In this setup, the LispExprTypeProviderComponent establishes the concrete LispExpr enum as the actual type behind the abstract LispExpr used in our providers. This mapping is done through UseType, which binds the type parameter required by HasLispExprType to the specific enum definition we want to use in the final output.

The ComputerComponent remains unchanged from when we configured the system for arithmetic evaluation. It continues to delegate evaluation logic to the appropriate providers, such as EvalAdd for addition and EvalLiteral for literal values.

The main addition here is the ComputerRefComponent, which enables reference-based computations — specifically, the transformation of expression trees into Lisp form without taking ownership of them. This component also uses UseInputDelegate, but it connects to a different set of providers: those responsible for generating Lisp output. It includes the transformation logic for Plus, Times, and Literal, each handled by their respective providers.
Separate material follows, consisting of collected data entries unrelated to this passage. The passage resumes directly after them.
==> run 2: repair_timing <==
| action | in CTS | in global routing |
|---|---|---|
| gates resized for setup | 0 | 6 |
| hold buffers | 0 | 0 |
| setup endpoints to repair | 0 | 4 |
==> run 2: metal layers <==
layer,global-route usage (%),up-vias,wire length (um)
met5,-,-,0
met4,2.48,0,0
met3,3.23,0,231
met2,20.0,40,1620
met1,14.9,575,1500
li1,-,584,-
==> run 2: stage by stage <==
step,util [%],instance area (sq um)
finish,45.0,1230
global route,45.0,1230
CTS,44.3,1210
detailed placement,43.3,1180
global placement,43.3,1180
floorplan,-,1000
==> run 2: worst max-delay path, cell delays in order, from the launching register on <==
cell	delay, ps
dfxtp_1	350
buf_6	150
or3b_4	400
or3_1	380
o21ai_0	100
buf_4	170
`src/rtl/wdt_pkg.sv`:
```
`default_nettype none
package wdt_pkg;

	localparam int unsigned DataW = 32;
	localparam int unsigned OffW  = 12;
	localparam int unsigned CtrlW = 2;

	localparam logic [DataW-1:0] UNLOCK_KEY = 32'h1ACC_E551;
	localparam logic [DataW-1:0] ALL_ONES   = 32'hFFFF_FFFF;

	// Register byte offsets
	localparam logic [OffW-1:0] OFF_LOAD   = 12'h000;
	localparam logic [OffW-1:0] OFF_VALUE  = 12'h004;
	localparam logic [OffW-1:0] OFF_CTRL   = 12'h008;
	localparam logic [OffW-1:0] OFF_INTCLR = 12'h00C;
	localparam logic [OffW-1:0] OFF_RIS    = 12'h010;
	localparam logic [OffW-1:0] OFF_MIS    = 12'h014;
	localparam logic [OffW-1:0] OFF_LOCK   = 12'hC00;

	typedef enum logic [1:0] {
		CMD_TICK  = 2'd0,
		CMD_READ  = 2'd1,
		CMD_WRITE = 2'd2
	} cmd_t;

	typedef struct packed {
		logic [DataW-1:0] rdata;
		logic             irq;
		logic             reset_request;
		logic             bad_access;
	} wdt_res_t;

endpackage
`default_nettype wire

```
`src/rtl/wdt_core.sv`:
```
`default_nettype none
module wdt_core
	import wdt_pkg::*;
(
	input  wire logic             clk,
	input  wire logic             arst_n,
	input  wire logic             step,
	input  wire logic [1:0]       cmd,
	input  wire logic [OffW-1:0]  offset,
	input  wire logic [DataW-1:0] wdata,
	output wdt_res_t              res
);

	logic [DataW-1:0] period_q, count_q;
	logic [CtrlW-1:0] ctrl_q;
	logic             pending_q, lock_q, halted_q;

	logic [DataW-1:0] period_d, count_d;
	logic [CtrlW-1:0] ctrl_d;
	logic             pending_d, lock_d, halted_d;

	always_comb begin
		period_d  = period_q;
		count_d   = count_q;
		ctrl_d    = ctrl_q;
		pending_d = pending_q;
		lock_d    = lock_q;
		halted_d  = halted_q;
		res       = '0;

		unique case (cmd_t'(cmd))
			CMD_TICK: begin
				if (ctrl_q[0] && !halted_q) begin
					if (count_q > DataW'(1)) begin
						count_d = count_q - DataW'(1);
					end else if (ctrl_q[1] && pending_q) begin
						// second timeout: pulse reset and stop until reload
						halted_d          = 1'b1;
						count_d           = '0;
						res.reset_request = 1'b1;
					end else begin
						pending_d = 1'b1;
						count_d   = period_q;
					end
				end
			end
			CMD_READ: begin
				unique case (offset)
					OFF_LOAD:  res.rdata = period_q;
					OFF_VALUE: res.rdata = count_q;
					OFF_CTRL:  res.rdata = DataW'(ctrl_q);
					OFF_RIS:   res.rdata = DataW'(pending_q);
					OFF_MIS:   res.rdata = DataW'(ctrl_q[0] & pending_q);
					OFF_LOCK:  res.rdata = DataW'(lock_q);
					default:   res.bad_access = 1'b1;
				endcase
			end
			CMD_WRITE: begin
				unique case (offset)
					OFF_LOAD: begin
						if (!lock_q) begin
							period_d = wdata;
							if (ctrl_q[0]) begin
								count_d  = wdata;
								halted_d = 1'b0;
							end
						end
					end
					OFF_CTRL: begin
						if (!lock_q) begin
							ctrl_d = wdata[CtrlW-1:0];
							if (!ctrl_q[0] && wdata[0]) begin
								count_d  = period_q;
								halted_d = 1'b0;
							end
						end
					end
					OFF_INTCLR: begin
						if (!lock_q) begin
							pending_d = 1'b0;
							if (ctrl_q[0]) begin
								count_d  = period_q;
								halted_d = 1'b0;
							end
						end
					end
					OFF_LOCK: lock_d = (wdata != UNLOCK_KEY);
					default:  res.bad_access = 1'b1;
				endcase
			end
			default: ;
		endcase

		res.irq = ctrl_d[0] & pending_d;
	end

	always_ff @(posedge clk or negedge arst_n) begin
		if (!arst_n) begin
			period_q  <= ALL_ONES;
			count_q   <= ALL_ONES;
			ctrl_q    <= '0;
			pending_q <= 1'b0;
			lock_q    <= 1'b0;
			halted_q  <= 1'b0;
		end else if (step) begin
			period_q  <= period_d;
			count_q   <= count_d;
			ctrl_q    <= ctrl_d;
			pending_q <= pending_d;
			lock_q    <= lock_d;
			halted_q  <= halted_d;
		end
	end

endmodule
`default_nettype wire

```
`src/rtl/watchdog_timer_with_lock.sv`:
```
// Watchdog timer with a lock register.
//
// Input channel (in_valid / in_stall): one beat per item, carrying cmd
// (tick, register read or register write), a 12-bit register offset and
// 32-bit write data. Output channel (out_valid / out_stall): one beat per
// input beat, in order, carrying rdata, irq, reset_request and bad_access.
//
// A beat taken from the input lands in the input register, is executed
// against the watchdog state when it advances, and its result is written
// into the result register, which drives the output channel; a stall on
// the output can hold the beat in the input register meanwhile.
// Throughput: one beat per cycle while the output is not stalled; every
// item is a single combinational pass over the register state.
//
// Stalling: the output register holds its beat while out_stall is high;
// the input register still takes one more beat, after which in_stall is
// raised until the output moves. No beat is lost or repeated.
//
// Reset (arst_n low): load and count go to all ones, control, pending,
// lock and halt clear, and both pipeline registers empty.
`default_nettype none
module watchdog_timer_with_lock
	import wdt_pkg::*;
(
	input  wire logic             clk,
	input  wire logic             arst_n,
	input  wire logic             in_valid,
	output logic                  in_stall,
	input  wire logic [1:0]       cmd,
	input  wire logic [OffW-1:0]  offset,
	input  wire logic [DataW-1:0] wdata,
	output logic                  out_valid,
	input  wire logic             out_stall,
	output logic [DataW-1:0]      rdata,
	output logic                  irq,
	output logic                  reset_request,
	output logic                  bad_access
);

	// Input register
	logic             valid_s1;
	logic [1:0]       cmd_s1;
	logic [OffW-1:0]  offset_s1;
	logic [DataW-1:0] wdata_s1;

	// Result register
	logic     out_valid_q;
	wdt_res_t res_q;
	wdt_res_t res;

	logic in_acc, adv;

	// advance the held item whenever the result register is free or draining
	assign adv      = valid_s1 && (!out_valid_q || !out_stall);
	assign in_stall = valid_s1 && !adv;
	assign in_acc   = in_valid && !in_stall;

	always_ff @(posedge clk or negedge arst_n) begin
		if (!arst_n) begin
			valid_s1 <= 1'b0;
		end else if (in_acc) begin
			valid_s1 <= 1'b1;
		end else if (adv) begin
			valid_s1 <= 1'b0;
		end
	end

	always_ff @(posedge clk) begin
		if (in_acc) begin
			cmd_s1    <= cmd;
			offset_s1 <= offset;
			wdata_s1  <= wdata;
		end
	end

	// State is updated only when the item leaves the input register
	wdt_core u_core (
		.clk    (clk),
		.arst_n (arst_n),
		.step   (adv),
		.cmd    (cmd_s1),
		.offset (offset_s1),
		.wdata  (wdata_s1),
		.res    (res)
	);

	always_ff @(posedge clk or negedge arst_n) begin
		if (!arst_n) begin
			out_valid_q <= 1'b0;
		end else if (adv) begin
			out_valid_q <= 1'b1;
		end else if (!out_stall) begin
			out_valid_q <= 1'b0;
		end
	end

	always_ff @(posedge clk) begin
		if (adv) begin
			res_q <= res;
		end
	end

	assign out_valid     = out_valid_q;
	assign rdata         = res_q.rdata;
	assign irq           = res_q.irq;
	assign reset_request = res_q.reset_request;
	assign bad_access    = res_q.bad_access;

	// A reset request only fires with the interrupt both enabled and pending
	a_rst_implies_irq: assert property (@(posedge clk) disable iff (!arst_n)
		out_valid && reset_request |-> irq)
		else $error("reset_request without irq");

	// A flagged access never returns data
	a_bad_zero: assert property (@(posedge clk) disable iff (!arst_n)
		out_valid && bad_access |-> rdata == '0)
		else $error("bad_access with non-zero rdata");

	// Hold off the source only while an item waits in the input register
	a_stall_needs_item: assert property (@(posedge clk) disable iff (!arst_n)
		in_stall |-> valid_s1 && out_valid_q && out_stall)
		else $error("input stalled without a blocked item");

	// An advancing item always shows up on the output next cycle
	a_adv_lands: assert property (@(posedge clk) disable iff (!arst_n)
		adv |=> out_valid)
		else $error("advanced item lost");

endmodule
`default_nettype wire
```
For the top-level MathExpr type, we introduce DispatchToLisp, a dedicated dispatcher that routes the various expression variants to their corresponding transformation providers. It is defined as follows:

#[cgp_new_provider]
impl<Code> ComputerRef<Interpreter, Code, MathExpr> for DispatchToLisp {
    type Output = LispExpr;

    fn compute_ref(context: &Interpreter, code: PhantomData<Code>, expr: &MathExpr) -> Self::Output {
        <MatchWithValueHandlersRef>::compute_ref(context, code, expr)
    }
}

This implementation mirrors the earlier DispatchEval, but with one key distinction: it uses MatchWithValueHandlersRef, a visitor dispatcher designed specifically for reference-based operations. Rather than consuming the input, it operates on borrowed values and dispatches calls to providers that implement the ComputerRef trait.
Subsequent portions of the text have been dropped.